### [Required work]
Write each of the records out again exactly.

### [Material shown]
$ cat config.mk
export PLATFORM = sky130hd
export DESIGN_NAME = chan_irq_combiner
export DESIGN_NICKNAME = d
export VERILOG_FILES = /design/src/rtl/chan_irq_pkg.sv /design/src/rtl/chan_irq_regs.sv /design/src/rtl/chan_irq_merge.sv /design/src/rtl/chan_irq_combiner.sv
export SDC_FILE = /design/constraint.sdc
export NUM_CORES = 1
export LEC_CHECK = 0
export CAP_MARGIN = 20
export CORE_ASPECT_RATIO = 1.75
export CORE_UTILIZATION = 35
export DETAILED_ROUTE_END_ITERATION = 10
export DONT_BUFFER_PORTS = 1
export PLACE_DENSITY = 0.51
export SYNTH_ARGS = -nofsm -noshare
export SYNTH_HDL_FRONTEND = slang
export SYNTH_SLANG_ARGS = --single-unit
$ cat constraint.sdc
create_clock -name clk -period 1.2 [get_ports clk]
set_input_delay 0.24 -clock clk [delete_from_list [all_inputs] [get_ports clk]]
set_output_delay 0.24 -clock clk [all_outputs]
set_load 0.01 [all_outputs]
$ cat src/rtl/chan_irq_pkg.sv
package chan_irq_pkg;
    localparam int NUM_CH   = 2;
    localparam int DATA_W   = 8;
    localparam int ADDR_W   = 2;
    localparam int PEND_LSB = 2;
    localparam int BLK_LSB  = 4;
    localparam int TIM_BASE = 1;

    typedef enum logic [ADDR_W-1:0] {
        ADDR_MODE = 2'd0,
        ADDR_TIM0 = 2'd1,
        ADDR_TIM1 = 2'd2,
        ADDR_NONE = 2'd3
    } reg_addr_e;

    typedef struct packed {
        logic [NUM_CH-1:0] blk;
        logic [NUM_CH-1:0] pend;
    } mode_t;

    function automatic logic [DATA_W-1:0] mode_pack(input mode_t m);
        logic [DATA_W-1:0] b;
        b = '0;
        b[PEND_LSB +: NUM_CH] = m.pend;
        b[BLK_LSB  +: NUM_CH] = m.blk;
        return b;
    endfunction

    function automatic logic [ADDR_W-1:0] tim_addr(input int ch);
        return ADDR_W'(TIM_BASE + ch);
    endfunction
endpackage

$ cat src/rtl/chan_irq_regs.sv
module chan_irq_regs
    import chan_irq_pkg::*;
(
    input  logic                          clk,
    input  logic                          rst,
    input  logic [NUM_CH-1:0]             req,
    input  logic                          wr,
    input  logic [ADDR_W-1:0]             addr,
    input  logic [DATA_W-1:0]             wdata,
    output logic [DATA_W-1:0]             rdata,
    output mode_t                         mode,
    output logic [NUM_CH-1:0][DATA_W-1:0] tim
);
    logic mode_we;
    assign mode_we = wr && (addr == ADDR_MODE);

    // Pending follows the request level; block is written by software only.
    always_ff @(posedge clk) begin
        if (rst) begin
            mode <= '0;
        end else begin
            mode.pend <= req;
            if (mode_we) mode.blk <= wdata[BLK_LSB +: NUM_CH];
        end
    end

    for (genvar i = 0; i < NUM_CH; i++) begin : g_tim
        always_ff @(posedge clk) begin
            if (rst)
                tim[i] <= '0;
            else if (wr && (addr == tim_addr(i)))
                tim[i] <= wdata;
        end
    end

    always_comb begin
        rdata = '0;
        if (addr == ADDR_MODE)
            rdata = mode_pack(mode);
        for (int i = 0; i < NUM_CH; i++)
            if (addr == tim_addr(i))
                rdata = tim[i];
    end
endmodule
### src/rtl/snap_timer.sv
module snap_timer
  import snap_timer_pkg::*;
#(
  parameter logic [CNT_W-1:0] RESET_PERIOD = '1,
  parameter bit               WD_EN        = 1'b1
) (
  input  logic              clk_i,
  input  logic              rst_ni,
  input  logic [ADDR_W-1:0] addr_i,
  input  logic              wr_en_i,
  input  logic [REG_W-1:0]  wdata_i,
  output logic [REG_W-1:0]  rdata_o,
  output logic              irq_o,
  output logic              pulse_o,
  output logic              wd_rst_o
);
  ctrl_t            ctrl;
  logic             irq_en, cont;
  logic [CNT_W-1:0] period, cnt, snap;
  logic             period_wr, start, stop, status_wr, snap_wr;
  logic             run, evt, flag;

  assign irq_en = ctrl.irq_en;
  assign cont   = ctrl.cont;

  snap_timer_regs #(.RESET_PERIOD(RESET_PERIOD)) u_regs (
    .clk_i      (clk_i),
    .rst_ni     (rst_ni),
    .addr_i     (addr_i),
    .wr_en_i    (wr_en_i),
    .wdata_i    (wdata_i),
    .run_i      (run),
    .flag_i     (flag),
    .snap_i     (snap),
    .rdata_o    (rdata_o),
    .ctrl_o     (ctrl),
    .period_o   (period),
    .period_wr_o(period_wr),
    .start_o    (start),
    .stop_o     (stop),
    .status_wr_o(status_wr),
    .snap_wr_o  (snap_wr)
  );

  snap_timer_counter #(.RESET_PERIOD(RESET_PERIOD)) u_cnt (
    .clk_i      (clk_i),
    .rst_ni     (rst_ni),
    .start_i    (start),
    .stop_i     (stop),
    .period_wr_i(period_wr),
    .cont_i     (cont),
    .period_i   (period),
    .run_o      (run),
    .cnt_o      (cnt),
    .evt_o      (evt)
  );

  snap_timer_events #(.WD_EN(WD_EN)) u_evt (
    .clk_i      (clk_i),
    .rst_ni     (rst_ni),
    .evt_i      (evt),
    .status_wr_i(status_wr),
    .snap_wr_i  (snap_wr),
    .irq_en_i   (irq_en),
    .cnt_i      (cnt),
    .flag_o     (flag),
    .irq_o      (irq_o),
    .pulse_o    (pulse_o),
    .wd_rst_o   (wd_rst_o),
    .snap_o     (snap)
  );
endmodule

### [Output for this exercise]
$ cat config.mk
export PLATFORM = sky130hd
export DESIGN_NAME = chan_irq_combiner
export DESIGN_NICKNAME = d
export VERILOG_FILES = /design/src/rtl/chan_irq_pkg.sv /design/src/rtl/chan_irq_regs.sv /design/src/rtl/chan_irq_merge.sv /design/src/rtl/chan_irq_combiner.sv
export SDC_FILE = /design/constraint.sdc
export NUM_CORES = 1
export LEC_CHECK = 0
export CAP_MARGIN = 20
export CORE_ASPECT_RATIO = 1.75
export CORE_UTILIZATION = 35
export DETAILED_ROUTE_END_ITERATION = 10
export DONT_BUFFER_PORTS = 1
export PLACE_DENSITY = 0.51
export SYNTH_ARGS = -nofsm -noshare
export SYNTH_HDL_FRONTEND = slang
export SYNTH_SLANG_ARGS = --single-unit
$ cat constraint.sdc
create_clock -name clk -period 1.2 [get_ports clk]
set_input_delay 0.24 -clock clk [delete_from_list [all_inputs] [get_ports clk]]
set_output_delay 0.24 -clock clk [all_outputs]
set_load 0.01 [all_outputs]
$ cat src/rtl/chan_irq_pkg.sv
package chan_irq_pkg;
    localparam int NUM_CH   = 2;
    localparam int DATA_W   = 8;
    localparam int ADDR_W   = 2;
    localparam int PEND_LSB = 2;
    localparam int BLK_LSB  = 4;
    localparam int TIM_BASE = 1;

    typedef enum logic [ADDR_W-1:0] {
        ADDR_MODE = 2'd0,
        ADDR_TIM0 = 2'd1,
        ADDR_TIM1 = 2'd2,
        ADDR_NONE = 2'd3
    } reg_addr_e;

    typedef struct packed {
        logic [NUM_CH-1:0] blk;
        logic [NUM_CH-1:0] pend;
    } mode_t;

    function automatic logic [DATA_W-1:0] mode_pack(input mode_t m);
        logic [DATA_W-1:0] b;
        b = '0;
        b[PEND_LSB +: NUM_CH] = m.pend;
        b[BLK_LSB  +: NUM_CH] = m.blk;
        return b;
    endfunction

    function automatic logic [ADDR_W-1:0] tim_addr(input int ch);
        return ADDR_W'(TIM_BASE + ch);
    endfunction
endpackage

$ cat src/rtl/chan_irq_regs.sv
module chan_irq_regs
    import chan_irq_pkg::*;
(
    input  logic                          clk,
    input  logic                          rst,
    input  logic [NUM_CH-1:0]             req,
    input  logic                          wr,
    input  logic [ADDR_W-1:0]             addr,
    input  logic [DATA_W-1:0]             wdata,
    output logic [DATA_W-1:0]             rdata,
    output mode_t                         mode,
    output logic [NUM_CH-1:0][DATA_W-1:0] tim
);
    logic mode_we;
    assign mode_we = wr && (addr == ADDR_MODE);

    // Pending follows the request level; block is written by software only.
    always_ff @(posedge clk) begin
        if (rst) begin
            mode <= '0;
        end else begin
            mode.pend <= req;
            if (mode_we) mode.blk <= wdata[BLK_LSB +: NUM_CH];
        end
    end

    for (genvar i = 0; i < NUM_CH; i++) begin : g_tim
        always_ff @(posedge clk) begin
            if (rst)
                tim[i] <= '0;
            else if (wr && (addr == tim_addr(i)))
                tim[i] <= wdata;
        end
    end

    always_comb begin
        rdata = '0;
        if (addr == ADDR_MODE)
            rdata = mode_pack(mode);
        for (int i = 0; i < NUM_CH; i++)
            if (addr == tim_addr(i))
                rdata = tim[i];
    end
endmodule
### src/rtl/snap_timer.sv
module snap_timer
  import snap_timer_pkg::*;
#(
  parameter logic [CNT_W-1:0] RESET_PERIOD = '1,
  parameter bit               WD_EN        = 1'b1
) (
  input  logic              clk_i,
  input  logic              rst_ni,
  input  logic [ADDR_W-1:0] addr_i,
  input  logic              wr_en_i,
  input  logic [REG_W-1:0]  wdata_i,
  output logic [REG_W-1:0]  rdata_o,
  output logic              irq_o,
  output logic              pulse_o,
  output logic              wd_rst_o
);
  ctrl_t            ctrl;
  logic             irq_en, cont;
  logic [CNT_W-1:0] period, cnt, snap;
  logic             period_wr, start, stop, status_wr, snap_wr;
  logic             run, evt, flag;

  assign irq_en = ctrl.irq_en;
  assign cont   = ctrl.cont;

  snap_timer_regs #(.RESET_PERIOD(RESET_PERIOD)) u_regs (
    .clk_i      (clk_i),
    .rst_ni     (rst_ni),
    .addr_i     (addr_i),
    .wr_en_i    (wr_en_i),
    .wdata_i    (wdata_i),
    .run_i      (run),
    .flag_i     (flag),
    .snap_i     (snap),
    .rdata_o    (rdata_o),
    .ctrl_o     (ctrl),
    .period_o   (period),
    .period_wr_o(period_wr),
    .start_o    (start),
    .stop_o     (stop),
    .status_wr_o(status_wr),
    .snap_wr_o  (snap_wr)
  );

  snap_timer_counter #(.RESET_PERIOD(RESET_PERIOD)) u_cnt (
    .clk_i      (clk_i),
    .rst_ni     (rst_ni),
    .start_i    (start),
    .stop_i     (stop),
    .period_wr_i(period_wr),
    .cont_i     (cont),
    .period_i   (period),
    .run_o      (run),
    .cnt_o      (cnt),
    .evt_o      (evt)
  );

  snap_timer_events #(.WD_EN(WD_EN)) u_evt (
    .clk_i      (clk_i),
    .rst_ni     (rst_ni),
    .evt_i      (evt),
    .status_wr_i(status_wr),
    .snap_wr_i  (snap_wr),
    .irq_en_i   (irq_en),
    .cnt_i      (cnt),
    .flag_o     (flag),
    .irq_o      (irq_o),
    .pulse_o    (pulse_o),
    .wd_rst_o   (wd_rst_o),
    .snap_o     (snap)
  );
endmodule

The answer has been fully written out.